If you read my blog, or know me in person, you probably know that I'm going through fertility treatments. Believe me, I never thought I'd be considering IVF (invitro fertilization) but things don't always work out like we plan! When my husband and I first decided to expand our little family, we had no idea the journey we were in for. It's been almost 2 years, 1 miscarriage, 4 rounds of Clomid and we are now on our third round of IUI (intrauterine insemination) with shots. If this last attempt doesn't work, we will be moving on to IVF.
The first round of IUI, I was so optimistic, why wouldn't it work? Especially since the doctors have pegged me with "unexplained infertility". But, it didn't work. Luckily, we jumped right into round 2 and sped up the process a little. But, that didn't work either. So now, I'm on round 3, three vials of Bravelle a night at this point and another doctor appointment tomorrow before work.

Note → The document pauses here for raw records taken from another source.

**config.mk**
```make
export PLATFORM = sky130hd
export DESIGN_NAME = spanning_tree_bpdu_engine
export DESIGN_NICKNAME = d
export VERILOG_FILES = /design/src/stbe_pkg.sv /design/src/spanning_tree_bpdu_engine.sv /design/src/stbe_vec_cmp.sv
export SDC_FILE = /design/constraint.sdc
export NUM_CORES = 2
export LEC_CHECK = 0
export BUFFER_PORTS_ARGS = -buffer_cell sky130_fd_sc_hd__buf_2
export CAP_MARGIN = 25
export CELL_PAD_IN_SITES_DETAIL_PLACEMENT = 0
export CELL_PAD_IN_SITES_GLOBAL_PLACEMENT = 1
export CORE_UTILIZATION = 30
export DETAILED_ROUTE_END_ITERATION = 12
export PLACE_DENSITY_LB_ADDON = 0.1
export SKIP_CTS_REPAIR_TIMING = 1
export SLEW_MARGIN = 10
export SYNTH_ARGS = -nofsm -noshare
export SYNTH_HDL_FRONTEND = slang
export SYNTH_HIERARCHICAL = 1
export SYNTH_SLANG_ARGS = --single-unit
```
**constraint.sdc**
```tcl
create_clock -name clk -period 46.4 [get_ports clk]
set_input_delay 9.28 -clock clk [delete_from_list [all_inputs] [get_ports clk]]
set_output_delay 9.28 -clock clk [all_outputs]
set_load 0.02 [all_outputs]
```
**src/stbe_pkg.sv**
```systemverilog
// Package: payload, priority vector and register index types for the BPDU engine.
package stbe_pkg;

  typedef struct packed {
    logic        req_type;
    logic [3:0]  rx_port;
    logic [63:0] bpdu_root;
    logic [31:0] bpdu_cost;
    logic [63:0] bpdu_sender;
    logic [15:0] bpdu_port;
  } in_t;

  typedef struct packed {
    logic [3:0]  tx_port;
    logic [63:0] tx_root;
    logic [31:0] tx_cost;
    logic [63:0] tx_sender;
    logic [15:0] tx_port_id;
    logic        last;
  } out_t;

  typedef struct packed {
    logic [63:0] root;
    logic [31:0] cost;
    logic [63:0] sw;
    logic [15:0] dport;
  } vec_t;

  localparam int CFG_IDX_W = 3;

  typedef enum logic [CFG_IDX_W-1:0] {
    REG_BRIDGE_ID     = 3'd0,
    REG_ACTIVE_PORTS  = 3'd1,
    REG_PORT_PRIORITY = 3'd2,
    REG_LINK_COST     = 3'd3
  } reg_idx_t;

  localparam logic REQ_HELLO = 1'b1;

endpackage

```
**src/spanning_tree_bpdu_engine.sv**
```systemverilog
// Top level: 802.1D config BPDU engine with a sequenced root port selection.
// One port vector is read per cycle through a single comparator. A better BPDU runs
// root selection, then designation, the designated scan and emission; a worse BPDU
// returns to idle, or draws a reply when it arrives on a designated port; a hello
// runs the designated scan and emission while the switch is root and hellos are
// enabled; output stalls can hold emission. After reset and after every write to a
// defined register an init sweep over min(MAX_PORTS,16) port entries runs with
// in_stall high. Beats leave through an output register in port order.
module spanning_tree_bpdu_engine #(
  parameter int MAX_PORTS = 16
) (
  input  logic                               clk,
  input  logic                               rst,
  input  logic                               cfg_valid,
  output logic                               cfg_ready,
  input  logic [stbe_pkg::CFG_IDX_W-1:0]     cfg_index,
  input  logic [63:0]                        cfg_data,
  input  logic                               in_valid,
  output logic                               in_stall,
  input  stbe_pkg::in_t                      in_data,
  output logic                               out_valid,
  input  logic                               out_stall,
  output stbe_pkg::out_t                     out_data
);
  import stbe_pkg::*;

  localparam int NP = (MAX_PORTS < 16) ? MAX_PORTS : 16;
  localparam int IW = (NP > 1) ? $clog2(NP) : 1;
  localparam int CW = $clog2(NP + 1);

  typedef enum logic [3:0] {
    S_INIT, S_IDLE, S_RXCMP, S_SELI, S_SELJ, S_ROOT, S_DES, S_MASK, S_EMIT
  } state_t;

  state_t st;

  logic [63:0] bridge_id;
  logic [4:0]  active_ports;
  logic [7:0]  port_priority;
  logic [15:0] link_cost;

  logic [63:0] switch_root;
  logic [31:0] switch_cost;
  logic        root_port_valid;
  logic [3:0]  root_port_index;
  logic        hello_active;

  vec_t port_vec [NP];

  in_t           inq;
  vec_t          cand;
  logic          found;
  logic [CW-1:0] idx;
  logic [CW-1:0] jdx;
  logic [NP-1:0] mask;
  logic [IW-1:0] e;

  logic [CW-1:0] n;
  logic [IW-1:0] rd_addr;
  vec_t          rv;
  logic [CW-1:0] rd_pos;
  logic          rd_des;
  logic          guard;
  vec_t          cmp_a, cmp_b;
  logic          cmp_lt;
  logic          wr_en;
  logic [IW-1:0] wr_addr;
  vec_t          wr_vec;
  logic [32:0]   cost_sum;
  logic [NP-1:0] mask_rest;
  logic          cfg_hit;
  logic          emit_fire;

  function automatic logic [15:0] own_id(input logic [7:0] prio, input logic [CW-1:0] i);
    logic [7:0] lb;
    lb = 8'(i) + 8'd1;
    return {prio, lb};
  endfunction

  always_comb begin
    if (active_ports == 5'd0) begin
      n = CW'(1);
    end else if (int'(active_ports) > NP) begin
      n = CW'(NP);
    end else begin
      n = CW'(active_ports);
    end
  end

  always_comb begin
    case (st)
      S_RXCMP: rd_pos = CW'(inq.rx_port);
      S_SELJ:  rd_pos = jdx;
      default: rd_pos = idx;
    endcase
    rd_addr = rd_pos[IW-1:0];
  end

  assign rv     = port_vec[rd_addr];
  assign rd_des = (rv.sw == bridge_id) && (rv.dport == own_id(port_priority, rd_pos));
  assign guard  = (switch_root == bridge_id) || root_port_valid;

  always_comb begin
    case (st)
      S_RXCMP: cmp_a = vec_t'{inq.bpdu_root, inq.bpdu_cost, inq.bpdu_sender, inq.bpdu_port};
      S_SELJ:  cmp_a = cand;
      default: cmp_a = vec_t'{switch_root, switch_cost, rv.sw, rv.dport};
    endcase
    cmp_b = rv;
  end

  stbe_vec_cmp u_cmp (
    .a  (cmp_a),
    .b  (cmp_b),
    .lt (cmp_lt)
  );

  assign cost_sum  = {1'b0, cand.cost} + 33'(link_cost);
  assign mask_rest = mask & ~(NP'(1) << e);
  assign cfg_hit   = cfg_valid && (cfg_index <= REG_LINK_COST);
  assign emit_fire = !cfg_hit && (st == S_EMIT) && (mask != '0) && mask[e] &&
                     (!out_valid || !out_stall);

  always_comb begin
    wr_en   = 1'b0;
    wr_addr = rd_addr;
    wr_vec  = vec_t'{bridge_id, 32'd0, bridge_id, own_id(port_priority, idx)};
    case (st)
      S_INIT: begin
        wr_en = 1'b1;
      end
      S_RXCMP: begin
        wr_en  = cmp_lt;
        wr_vec = vec_t'{inq.bpdu_root, inq.bpdu_cost, inq.bpdu_sender, inq.bpdu_port};
      end
      S_DES: begin
        wr_en  = (idx != n) && (rd_des || cmp_lt);
        wr_vec = vec_t'{switch_root, switch_cost, bridge_id, own_id(port_priority, idx)};
      end
      default: wr_en = 1'b0;
    endcase
  end

  always_ff @(posedge clk) begin
    if (wr_en) begin
      port_vec[wr_addr] <= wr_vec;
    end
  end

  assign cfg_ready = 1'b1;
  assign in_stall  = (st != S_IDLE);

  always_ff @(posedge clk) begin
    if (rst) begin
      st              <= S_INIT;
      bridge_id       <= '0;
      active_ports    <= 5'd16;
      port_priority   <= 8'd128;
      link_cost       <= 16'd1;
      switch_root     <= '0;
      switch_cost     <= '0;
      root_port_valid <= 1'b0;
      root_port_index <= '0;
      hello_active    <= 1'b1;
      idx             <= '0;
      jdx             <= '0;
      mask            <= '0;
      e               <= '0;
      found           <= 1'b0;
      out_valid       <= 1'b0;
    end else begin
      if (emit_fire) begin
        out_valid <= 1'b1;
      end else if (!out_stall) begin
        out_valid <= 1'b0;
      end
      if (cfg_hit) begin
        case (cfg_index)
          REG_BRIDGE_ID:     bridge_id     <= cfg_data;
          REG_ACTIVE_PORTS:  active_ports  <= cfg_data[4:0];
          REG_PORT_PRIORITY: port_priority <= cfg_data[7:0];
          REG_LINK_COST:     link_cost     <= cfg_data[15:0];
          default:           bridge_id     <= bridge_id;
        endcase
        if (cfg_index == REG_BRIDGE_ID) begin
          switch_root <= cfg_data;
        end else begin
          switch_root <= bridge_id;
        end
        switch_cost     <= '0;
        root_port_valid <= 1'b0;
        root_port_index <= '0;
        hello_active    <= 1'b1;
        idx             <= '0;
        st              <= S_INIT;
      end else begin
        case (st)
          S_INIT: begin
            idx <= idx + CW'(1);
            if (idx == CW'(NP - 1)) begin
              st <= S_IDLE;
            end
          end
          S_IDLE: begin
            if (in_valid) begin
              inq <= in_data;
              if (in_data.req_type == REQ_HELLO) begin
                if (hello_active && (switch_root == bridge_id)) begin
                  idx  <= '0;
                  mask <= '0;
                  st   <= S_MASK;
                end
              end else if (int'(in_data.rx_port) < int'(n)) begin
                st <= S_RXCMP;
              end
            end
          end
          S_RXCMP: begin
            if (cmp_lt) begin
              idx <= '0;
              st  <= S_SELI;
            end else if (rd_des && guard) begin
              mask <= NP'(1) << rd_addr;
              e    <= '0;
              st   <= S_EMIT;
            end else begin
              st <= S_IDLE;
            end
          end
          S_SELI: begin
            if (idx == n) begin
              found <= 1'b0;
              st    <= S_ROOT;
            end else if (rd_des) begin
              idx <= idx + CW'(1);
            end else begin
              cand <= rv;
              jdx  <= '0;
              st   <= S_SELJ;
            end
          end
          S_SELJ: begin
            if (jdx == n) begin
              found           <= 1'b1;
              root_port_index <= 4'(idx);
              st              <= S_ROOT;
            end else if ((jdx != idx) && !rd_des && !cmp_lt) begin
              idx <= idx + CW'(1);
              st  <= S_SELI;
            end else begin
              jdx <= jdx + CW'(1);
            end
          end
          S_ROOT: begin
            root_port_valid <= found;
            if (found) begin
              switch_root <= cand.root;
              switch_cost <= cost_sum[32] ? 32'hFFFF_FFFF : cost_sum[31:0];
              if ((switch_root == bridge_id) && (cand.root != bridge_id)) begin
                hello_active <= 1'b0;
              end
              if ((switch_root != bridge_id) && (cand.root == bridge_id)) begin
                hello_active <= 1'b1;
              end
            end else begin
              root_port_index <= '0;
              switch_root     <= bridge_id;
              switch_cost     <= '0;
              if (switch_root != bridge_id) begin
                hello_active <= 1'b1;
              end
            end
            idx <= '0;
            st  <= S_DES;
          end
          S_DES: begin
            if (idx == n) begin
              idx  <= '0;
              mask <= '0;
              st   <= S_MASK;
            end else begin
              idx <= idx + CW'(1);
            end
          end
          S_MASK: begin
            if (idx == n) begin
              e  <= '0;
              st <= S_EMIT;
            end else begin
              mask[rd_addr] <= rd_des && guard;
              idx           <= idx + CW'(1);
            end
          end
          S_EMIT: begin
            if (mask == '0) begin
              st <= S_IDLE;
            end else if (mask[e]) begin
              if (emit_fire) begin
                out_data.tx_port    <= 4'(e);
                out_data.tx_root    <= switch_root;
                out_data.tx_cost    <= switch_cost;
                out_data.tx_sender  <= bridge_id;
                out_data.tx_port_id <= own_id(port_priority, CW'(e));
                out_data.last       <= (mask_rest == '0);
                mask                <= mask_rest;
                e                   <= e + IW'(1);
              end
            end else begin
              e <= e + IW'(1);
            end
          end
          default: st <= S_IDLE;
        endcase
      end
    end
  end

  a_cfg_init: assert property (@(posedge clk) disable iff (rst)
    (cfg_valid && (cfg_index <= REG_LINK_COST)) |=> (st == S_INIT))
    else $error("register write did not start init sweep");

  a_out_hold: assert property (@(posedge clk) disable iff (rst)
    (out_valid && out_stall) |=> (out_valid && $stable(out_data)))
    else $error("stalled output beat changed");

  a_hello_quiet: assert property (@(posedge clk) disable iff (rst)
    (st == S_IDLE && in_valid && in_data.req_type == REQ_HELLO && !cfg_valid &&
     switch_root != bridge_id) |=> (st == S_IDLE))
    else $error("hello acted while not root");

endmodule

```
**src/stbe_vec_cmp.sv**
```systemverilog
// Shared lexicographic priority vector comparator (root, cost, switch, port).
module stbe_vec_cmp (
  input  stbe_pkg::vec_t a,
  input  stbe_pkg::vec_t b,
  output logic           lt
);
  import stbe_pkg::*;

  always_comb begin
    if (a.root != b.root) begin
      lt = a.root < b.root;
    end else if (a.cost != b.cost) begin
      lt = a.cost < b.cost;
    end else if (a.sw != b.sw) begin
      lt = a.sw < b.sw;
    end else begin
      lt = a.dport < b.dport;
    end
  end

endmodule

```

I have to say, it's really starting to take its toll on me mentally and physically. I'm lucky enough to be producing a lot of follicles, but that's causing my ovaries to become enlarged, which is uncomfortable bordering on painful. Not to mention, I've gained a ton of weight since I've started with the shots. I have not actually
weighed myself, but my stomach has gotten huge and none of my pants fit me. It's not fun. I could really do without this lovely side effect! On top of that, I'm not allowed to go to the gym. I can't risk, jostling things or even worse, twisting or flipping an ovary (who even knew this was possible?!), so I have to avoid the gym. Also, I am so emotional! I almost started crying at work the other day while talking to a co-worker and just tonight I started crying for no reason. I have no idea why, I was just reading my blog roll and I started to cry!
I really can't wait for this all to be over. I'm ready for that baby and I'm also ready to stop putting my body through these things! Hopefully, the third time's the charm!
I get to stick one of these suckers in my leg every night!